══ RECORD EXTRACTS ══
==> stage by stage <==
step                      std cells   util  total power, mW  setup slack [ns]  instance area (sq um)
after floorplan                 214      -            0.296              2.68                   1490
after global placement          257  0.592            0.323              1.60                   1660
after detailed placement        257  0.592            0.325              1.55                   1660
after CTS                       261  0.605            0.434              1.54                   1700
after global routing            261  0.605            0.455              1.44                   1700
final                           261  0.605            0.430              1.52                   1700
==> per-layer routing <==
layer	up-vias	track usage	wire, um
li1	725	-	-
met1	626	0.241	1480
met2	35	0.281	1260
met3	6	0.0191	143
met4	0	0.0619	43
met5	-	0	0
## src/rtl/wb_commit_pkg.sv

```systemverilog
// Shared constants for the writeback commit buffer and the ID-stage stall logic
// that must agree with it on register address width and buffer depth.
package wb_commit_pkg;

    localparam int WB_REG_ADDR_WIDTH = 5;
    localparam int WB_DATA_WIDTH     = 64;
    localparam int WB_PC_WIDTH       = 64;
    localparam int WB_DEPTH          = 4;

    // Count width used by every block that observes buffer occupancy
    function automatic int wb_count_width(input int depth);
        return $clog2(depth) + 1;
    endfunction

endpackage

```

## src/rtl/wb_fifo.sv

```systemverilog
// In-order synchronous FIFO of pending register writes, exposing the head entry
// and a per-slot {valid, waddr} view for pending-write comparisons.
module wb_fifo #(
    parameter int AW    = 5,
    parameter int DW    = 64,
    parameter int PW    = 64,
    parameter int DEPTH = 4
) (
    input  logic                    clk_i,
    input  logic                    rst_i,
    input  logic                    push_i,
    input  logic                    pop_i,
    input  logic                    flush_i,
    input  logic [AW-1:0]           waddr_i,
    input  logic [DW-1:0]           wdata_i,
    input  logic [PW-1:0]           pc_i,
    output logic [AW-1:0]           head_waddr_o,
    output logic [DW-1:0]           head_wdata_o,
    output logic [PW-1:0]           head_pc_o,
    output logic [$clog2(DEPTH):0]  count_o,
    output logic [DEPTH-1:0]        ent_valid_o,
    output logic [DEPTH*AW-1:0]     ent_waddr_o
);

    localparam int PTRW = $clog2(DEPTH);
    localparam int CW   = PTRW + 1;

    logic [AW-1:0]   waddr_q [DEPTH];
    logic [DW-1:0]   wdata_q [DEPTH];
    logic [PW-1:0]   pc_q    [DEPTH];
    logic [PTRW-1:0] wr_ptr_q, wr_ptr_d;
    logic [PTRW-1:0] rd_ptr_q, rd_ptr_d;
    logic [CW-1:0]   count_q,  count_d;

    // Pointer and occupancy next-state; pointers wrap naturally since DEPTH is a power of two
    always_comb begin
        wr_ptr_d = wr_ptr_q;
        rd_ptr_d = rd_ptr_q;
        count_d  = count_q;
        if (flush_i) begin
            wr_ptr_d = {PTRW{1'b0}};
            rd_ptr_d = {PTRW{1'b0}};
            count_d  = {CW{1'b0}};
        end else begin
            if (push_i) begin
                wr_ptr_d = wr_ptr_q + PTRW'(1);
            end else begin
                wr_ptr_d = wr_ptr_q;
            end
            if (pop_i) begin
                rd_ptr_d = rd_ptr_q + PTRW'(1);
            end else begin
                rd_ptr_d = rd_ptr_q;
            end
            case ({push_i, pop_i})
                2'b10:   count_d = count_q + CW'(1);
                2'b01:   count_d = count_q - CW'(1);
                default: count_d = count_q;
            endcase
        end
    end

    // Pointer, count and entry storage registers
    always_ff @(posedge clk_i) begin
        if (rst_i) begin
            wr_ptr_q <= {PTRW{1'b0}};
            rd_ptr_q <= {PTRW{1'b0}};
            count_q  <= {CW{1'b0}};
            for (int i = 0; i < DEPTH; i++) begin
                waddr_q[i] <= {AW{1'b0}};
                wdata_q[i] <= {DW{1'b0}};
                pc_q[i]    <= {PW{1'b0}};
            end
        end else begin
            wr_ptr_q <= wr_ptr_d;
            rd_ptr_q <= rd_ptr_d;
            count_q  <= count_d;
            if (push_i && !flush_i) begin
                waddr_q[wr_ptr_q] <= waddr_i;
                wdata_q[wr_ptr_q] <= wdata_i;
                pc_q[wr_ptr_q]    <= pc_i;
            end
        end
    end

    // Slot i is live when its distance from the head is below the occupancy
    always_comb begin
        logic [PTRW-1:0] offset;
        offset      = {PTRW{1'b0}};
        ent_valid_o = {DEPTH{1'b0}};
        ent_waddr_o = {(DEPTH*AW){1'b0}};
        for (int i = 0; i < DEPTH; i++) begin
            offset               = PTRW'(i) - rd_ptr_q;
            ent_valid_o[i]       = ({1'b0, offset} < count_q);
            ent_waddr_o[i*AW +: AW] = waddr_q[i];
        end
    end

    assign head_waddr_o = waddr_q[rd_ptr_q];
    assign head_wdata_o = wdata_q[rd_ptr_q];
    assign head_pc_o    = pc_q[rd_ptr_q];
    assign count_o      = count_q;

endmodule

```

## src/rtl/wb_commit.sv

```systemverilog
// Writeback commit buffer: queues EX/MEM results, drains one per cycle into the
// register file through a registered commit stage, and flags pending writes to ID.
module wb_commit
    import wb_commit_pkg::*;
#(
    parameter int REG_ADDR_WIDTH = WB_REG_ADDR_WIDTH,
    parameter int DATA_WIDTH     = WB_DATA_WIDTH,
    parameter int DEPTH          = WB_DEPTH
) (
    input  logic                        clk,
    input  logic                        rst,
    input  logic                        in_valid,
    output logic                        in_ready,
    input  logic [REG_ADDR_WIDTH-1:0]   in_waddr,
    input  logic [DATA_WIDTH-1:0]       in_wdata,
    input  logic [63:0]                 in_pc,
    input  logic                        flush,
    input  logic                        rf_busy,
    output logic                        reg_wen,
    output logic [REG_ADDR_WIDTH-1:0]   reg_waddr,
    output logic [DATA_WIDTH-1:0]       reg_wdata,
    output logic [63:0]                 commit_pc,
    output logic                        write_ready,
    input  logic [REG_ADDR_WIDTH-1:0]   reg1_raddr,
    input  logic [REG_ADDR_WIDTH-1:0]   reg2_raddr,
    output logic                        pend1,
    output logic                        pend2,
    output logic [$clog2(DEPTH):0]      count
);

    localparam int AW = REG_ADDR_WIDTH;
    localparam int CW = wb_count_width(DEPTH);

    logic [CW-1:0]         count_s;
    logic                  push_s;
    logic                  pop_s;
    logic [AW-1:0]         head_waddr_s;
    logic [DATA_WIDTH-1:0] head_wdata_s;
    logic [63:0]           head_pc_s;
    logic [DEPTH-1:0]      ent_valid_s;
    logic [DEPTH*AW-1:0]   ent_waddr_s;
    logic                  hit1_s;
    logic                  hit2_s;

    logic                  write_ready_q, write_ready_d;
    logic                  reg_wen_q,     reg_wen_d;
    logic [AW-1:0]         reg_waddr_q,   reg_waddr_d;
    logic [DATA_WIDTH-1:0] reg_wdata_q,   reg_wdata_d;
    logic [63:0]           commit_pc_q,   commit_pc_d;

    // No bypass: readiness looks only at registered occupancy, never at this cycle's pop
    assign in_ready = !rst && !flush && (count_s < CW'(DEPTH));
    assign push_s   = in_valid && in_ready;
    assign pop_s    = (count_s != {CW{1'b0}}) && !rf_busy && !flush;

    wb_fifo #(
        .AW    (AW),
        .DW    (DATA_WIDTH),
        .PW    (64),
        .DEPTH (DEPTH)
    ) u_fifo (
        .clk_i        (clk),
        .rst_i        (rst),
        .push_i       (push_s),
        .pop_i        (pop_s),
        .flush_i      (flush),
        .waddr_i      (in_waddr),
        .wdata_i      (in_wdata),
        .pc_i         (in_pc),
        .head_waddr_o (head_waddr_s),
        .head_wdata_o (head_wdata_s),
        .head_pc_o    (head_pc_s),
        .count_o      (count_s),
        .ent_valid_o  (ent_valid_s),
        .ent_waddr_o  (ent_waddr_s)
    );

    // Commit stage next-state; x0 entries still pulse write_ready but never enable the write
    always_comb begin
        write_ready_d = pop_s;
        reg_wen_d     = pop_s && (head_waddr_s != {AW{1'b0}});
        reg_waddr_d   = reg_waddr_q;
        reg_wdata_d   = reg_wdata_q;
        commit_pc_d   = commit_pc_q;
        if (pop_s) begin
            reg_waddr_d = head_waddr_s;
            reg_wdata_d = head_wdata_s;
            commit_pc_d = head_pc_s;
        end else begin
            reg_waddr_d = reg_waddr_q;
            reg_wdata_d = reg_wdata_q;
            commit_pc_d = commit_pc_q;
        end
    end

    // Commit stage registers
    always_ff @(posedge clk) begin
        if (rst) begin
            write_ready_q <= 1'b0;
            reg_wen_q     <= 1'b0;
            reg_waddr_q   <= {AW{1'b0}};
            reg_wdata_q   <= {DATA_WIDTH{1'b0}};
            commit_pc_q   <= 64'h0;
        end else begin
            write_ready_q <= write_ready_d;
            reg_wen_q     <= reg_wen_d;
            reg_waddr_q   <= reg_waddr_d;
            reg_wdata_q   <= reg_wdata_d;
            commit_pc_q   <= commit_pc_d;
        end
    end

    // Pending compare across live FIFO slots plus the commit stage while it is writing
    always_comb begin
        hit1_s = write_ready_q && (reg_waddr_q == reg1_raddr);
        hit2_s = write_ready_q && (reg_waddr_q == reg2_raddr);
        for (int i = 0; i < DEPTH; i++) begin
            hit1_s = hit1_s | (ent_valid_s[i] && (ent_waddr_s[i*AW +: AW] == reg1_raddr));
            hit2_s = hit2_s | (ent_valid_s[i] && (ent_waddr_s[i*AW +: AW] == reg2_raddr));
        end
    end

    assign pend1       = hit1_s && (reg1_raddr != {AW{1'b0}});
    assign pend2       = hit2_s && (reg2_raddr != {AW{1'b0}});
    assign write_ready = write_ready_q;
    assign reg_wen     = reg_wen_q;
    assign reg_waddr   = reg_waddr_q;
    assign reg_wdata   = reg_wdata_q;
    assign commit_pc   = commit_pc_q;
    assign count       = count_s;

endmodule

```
═══
══ RECORD EXTRACTS ══
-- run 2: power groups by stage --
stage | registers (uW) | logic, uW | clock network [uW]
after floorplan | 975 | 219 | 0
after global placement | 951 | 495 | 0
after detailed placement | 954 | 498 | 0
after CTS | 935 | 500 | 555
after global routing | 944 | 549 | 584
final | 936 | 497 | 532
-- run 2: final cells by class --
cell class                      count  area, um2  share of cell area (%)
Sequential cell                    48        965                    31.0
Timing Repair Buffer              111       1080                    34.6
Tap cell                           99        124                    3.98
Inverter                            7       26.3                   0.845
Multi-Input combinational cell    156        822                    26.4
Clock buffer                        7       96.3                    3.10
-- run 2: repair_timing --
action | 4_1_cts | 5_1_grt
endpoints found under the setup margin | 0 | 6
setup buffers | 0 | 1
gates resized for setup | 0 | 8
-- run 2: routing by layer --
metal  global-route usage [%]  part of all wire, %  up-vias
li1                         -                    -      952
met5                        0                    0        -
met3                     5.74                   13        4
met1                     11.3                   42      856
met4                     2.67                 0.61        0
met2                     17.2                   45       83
═══
══ RECORD EXTRACTS ══
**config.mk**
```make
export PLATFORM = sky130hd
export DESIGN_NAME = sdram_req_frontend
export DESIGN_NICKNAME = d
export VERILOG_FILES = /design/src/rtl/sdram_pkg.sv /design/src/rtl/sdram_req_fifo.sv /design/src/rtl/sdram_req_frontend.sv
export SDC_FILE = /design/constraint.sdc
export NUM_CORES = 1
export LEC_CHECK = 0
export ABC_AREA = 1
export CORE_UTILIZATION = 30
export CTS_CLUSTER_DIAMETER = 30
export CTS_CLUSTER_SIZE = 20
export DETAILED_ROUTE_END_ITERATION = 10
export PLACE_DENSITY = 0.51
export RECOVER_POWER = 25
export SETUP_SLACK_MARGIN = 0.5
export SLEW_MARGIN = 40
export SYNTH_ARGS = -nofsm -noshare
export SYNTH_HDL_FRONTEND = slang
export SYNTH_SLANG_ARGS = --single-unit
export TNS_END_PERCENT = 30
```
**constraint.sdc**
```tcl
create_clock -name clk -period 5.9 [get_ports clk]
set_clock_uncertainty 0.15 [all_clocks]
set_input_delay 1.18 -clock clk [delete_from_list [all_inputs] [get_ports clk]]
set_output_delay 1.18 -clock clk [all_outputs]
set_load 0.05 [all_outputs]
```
═══
WHAT YOU NEED TO DO ->
What is the number of lines in the entries above that contain the string "layer"? Reply with the number and nothing more.

ANSWER TO THE PROBLEM ->
3